START The data

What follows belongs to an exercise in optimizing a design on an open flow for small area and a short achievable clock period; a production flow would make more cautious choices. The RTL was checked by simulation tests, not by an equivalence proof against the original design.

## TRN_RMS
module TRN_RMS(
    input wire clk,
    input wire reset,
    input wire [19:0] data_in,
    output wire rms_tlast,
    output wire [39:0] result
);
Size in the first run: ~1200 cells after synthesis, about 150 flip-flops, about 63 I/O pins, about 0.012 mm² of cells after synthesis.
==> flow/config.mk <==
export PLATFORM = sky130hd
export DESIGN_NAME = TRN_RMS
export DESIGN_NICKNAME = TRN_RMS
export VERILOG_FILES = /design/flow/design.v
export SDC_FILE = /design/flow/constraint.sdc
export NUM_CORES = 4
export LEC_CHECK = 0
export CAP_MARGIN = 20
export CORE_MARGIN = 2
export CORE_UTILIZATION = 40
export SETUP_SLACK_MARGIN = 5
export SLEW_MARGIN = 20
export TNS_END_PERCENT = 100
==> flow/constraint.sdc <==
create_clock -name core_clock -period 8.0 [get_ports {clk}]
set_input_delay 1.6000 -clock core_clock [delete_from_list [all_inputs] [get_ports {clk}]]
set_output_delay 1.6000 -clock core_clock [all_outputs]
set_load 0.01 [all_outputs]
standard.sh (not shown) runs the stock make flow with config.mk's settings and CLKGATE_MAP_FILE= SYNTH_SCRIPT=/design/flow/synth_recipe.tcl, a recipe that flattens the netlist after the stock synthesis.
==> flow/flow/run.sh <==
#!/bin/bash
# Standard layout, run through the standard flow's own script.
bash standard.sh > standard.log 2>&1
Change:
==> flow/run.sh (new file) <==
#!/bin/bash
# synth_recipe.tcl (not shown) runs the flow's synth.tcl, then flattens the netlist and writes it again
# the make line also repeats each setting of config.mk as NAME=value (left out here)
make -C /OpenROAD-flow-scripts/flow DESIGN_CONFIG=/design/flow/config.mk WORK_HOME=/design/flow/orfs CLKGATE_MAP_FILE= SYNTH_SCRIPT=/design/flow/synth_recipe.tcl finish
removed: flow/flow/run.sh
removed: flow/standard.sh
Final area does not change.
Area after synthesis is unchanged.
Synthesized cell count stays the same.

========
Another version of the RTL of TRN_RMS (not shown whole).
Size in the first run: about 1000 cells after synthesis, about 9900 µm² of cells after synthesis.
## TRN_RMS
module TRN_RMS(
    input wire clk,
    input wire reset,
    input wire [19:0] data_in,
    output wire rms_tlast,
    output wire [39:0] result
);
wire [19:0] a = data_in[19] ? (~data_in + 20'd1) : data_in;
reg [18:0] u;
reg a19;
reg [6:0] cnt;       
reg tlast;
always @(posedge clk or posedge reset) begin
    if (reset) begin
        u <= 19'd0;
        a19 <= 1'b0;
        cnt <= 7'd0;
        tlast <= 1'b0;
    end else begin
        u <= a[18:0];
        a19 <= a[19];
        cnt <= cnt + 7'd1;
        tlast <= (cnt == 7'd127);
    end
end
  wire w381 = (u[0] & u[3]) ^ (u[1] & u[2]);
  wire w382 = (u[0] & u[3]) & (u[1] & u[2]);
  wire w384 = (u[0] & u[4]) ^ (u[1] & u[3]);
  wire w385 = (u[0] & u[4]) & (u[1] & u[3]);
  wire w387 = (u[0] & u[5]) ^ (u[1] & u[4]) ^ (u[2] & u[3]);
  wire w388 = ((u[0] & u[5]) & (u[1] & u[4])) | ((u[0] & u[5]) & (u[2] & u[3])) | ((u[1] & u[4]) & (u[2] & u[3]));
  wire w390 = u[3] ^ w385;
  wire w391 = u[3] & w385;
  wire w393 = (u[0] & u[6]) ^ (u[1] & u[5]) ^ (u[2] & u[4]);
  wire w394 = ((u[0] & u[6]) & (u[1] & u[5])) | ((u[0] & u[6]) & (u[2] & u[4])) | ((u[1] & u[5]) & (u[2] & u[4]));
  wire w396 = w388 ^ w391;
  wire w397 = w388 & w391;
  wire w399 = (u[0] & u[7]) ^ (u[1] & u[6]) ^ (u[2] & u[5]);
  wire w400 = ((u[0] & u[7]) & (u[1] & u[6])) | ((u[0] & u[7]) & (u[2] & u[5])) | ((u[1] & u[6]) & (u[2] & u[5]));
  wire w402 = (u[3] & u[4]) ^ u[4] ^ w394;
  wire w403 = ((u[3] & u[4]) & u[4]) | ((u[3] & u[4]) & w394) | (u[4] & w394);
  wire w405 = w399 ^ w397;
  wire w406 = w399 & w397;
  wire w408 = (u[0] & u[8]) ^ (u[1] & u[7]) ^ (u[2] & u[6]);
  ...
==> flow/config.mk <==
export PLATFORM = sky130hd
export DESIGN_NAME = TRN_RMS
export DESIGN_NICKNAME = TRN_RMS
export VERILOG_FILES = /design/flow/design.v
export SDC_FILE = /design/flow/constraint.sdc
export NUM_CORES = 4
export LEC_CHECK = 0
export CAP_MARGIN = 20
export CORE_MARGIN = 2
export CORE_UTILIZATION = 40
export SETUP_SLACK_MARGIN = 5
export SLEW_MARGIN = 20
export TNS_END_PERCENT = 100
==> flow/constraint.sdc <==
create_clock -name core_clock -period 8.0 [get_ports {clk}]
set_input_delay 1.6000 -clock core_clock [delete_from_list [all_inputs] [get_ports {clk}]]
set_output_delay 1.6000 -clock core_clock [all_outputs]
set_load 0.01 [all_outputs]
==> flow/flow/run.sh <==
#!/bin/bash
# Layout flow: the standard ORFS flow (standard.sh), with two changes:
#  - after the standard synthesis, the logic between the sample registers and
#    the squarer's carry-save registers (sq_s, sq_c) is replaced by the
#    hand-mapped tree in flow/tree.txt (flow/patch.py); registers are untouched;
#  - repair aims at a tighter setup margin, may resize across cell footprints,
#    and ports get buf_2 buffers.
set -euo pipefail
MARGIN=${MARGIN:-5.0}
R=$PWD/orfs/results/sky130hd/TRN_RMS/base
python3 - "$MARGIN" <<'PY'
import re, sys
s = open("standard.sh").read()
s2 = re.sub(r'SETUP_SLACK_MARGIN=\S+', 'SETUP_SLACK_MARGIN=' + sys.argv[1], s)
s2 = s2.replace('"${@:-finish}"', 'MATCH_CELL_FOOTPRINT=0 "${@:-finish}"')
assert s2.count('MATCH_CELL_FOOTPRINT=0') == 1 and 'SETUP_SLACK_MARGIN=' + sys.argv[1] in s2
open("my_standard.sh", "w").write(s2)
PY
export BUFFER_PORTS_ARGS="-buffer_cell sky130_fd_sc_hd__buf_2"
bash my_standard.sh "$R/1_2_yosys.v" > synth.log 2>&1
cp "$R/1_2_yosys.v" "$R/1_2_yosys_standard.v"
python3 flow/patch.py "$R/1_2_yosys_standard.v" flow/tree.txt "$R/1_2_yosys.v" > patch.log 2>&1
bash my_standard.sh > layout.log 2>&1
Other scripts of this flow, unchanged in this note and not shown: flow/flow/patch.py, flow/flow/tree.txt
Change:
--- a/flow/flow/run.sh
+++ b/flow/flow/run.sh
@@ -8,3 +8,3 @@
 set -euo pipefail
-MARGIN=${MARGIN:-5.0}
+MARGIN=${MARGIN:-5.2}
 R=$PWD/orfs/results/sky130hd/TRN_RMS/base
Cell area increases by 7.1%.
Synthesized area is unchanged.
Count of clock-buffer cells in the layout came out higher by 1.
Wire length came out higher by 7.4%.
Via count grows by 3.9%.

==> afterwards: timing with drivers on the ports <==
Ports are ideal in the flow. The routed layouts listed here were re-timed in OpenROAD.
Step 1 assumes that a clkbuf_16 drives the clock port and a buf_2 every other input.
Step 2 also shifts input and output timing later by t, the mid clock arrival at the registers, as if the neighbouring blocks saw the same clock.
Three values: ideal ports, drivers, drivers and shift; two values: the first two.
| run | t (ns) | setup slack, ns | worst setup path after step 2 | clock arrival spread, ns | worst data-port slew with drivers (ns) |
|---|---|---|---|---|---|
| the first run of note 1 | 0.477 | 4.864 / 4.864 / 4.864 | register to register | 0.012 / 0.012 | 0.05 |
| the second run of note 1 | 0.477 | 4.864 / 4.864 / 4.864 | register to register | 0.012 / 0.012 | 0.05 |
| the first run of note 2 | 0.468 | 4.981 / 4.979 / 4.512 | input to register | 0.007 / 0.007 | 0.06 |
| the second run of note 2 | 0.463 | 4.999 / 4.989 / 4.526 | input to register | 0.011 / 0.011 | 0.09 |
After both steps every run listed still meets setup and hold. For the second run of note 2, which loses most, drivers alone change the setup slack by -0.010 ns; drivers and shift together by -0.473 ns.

END The data

■ Work to be completed:
Give the number of lines in the records above that contain the word "every". Reply with that number alone.

■ Response for this exercise:
2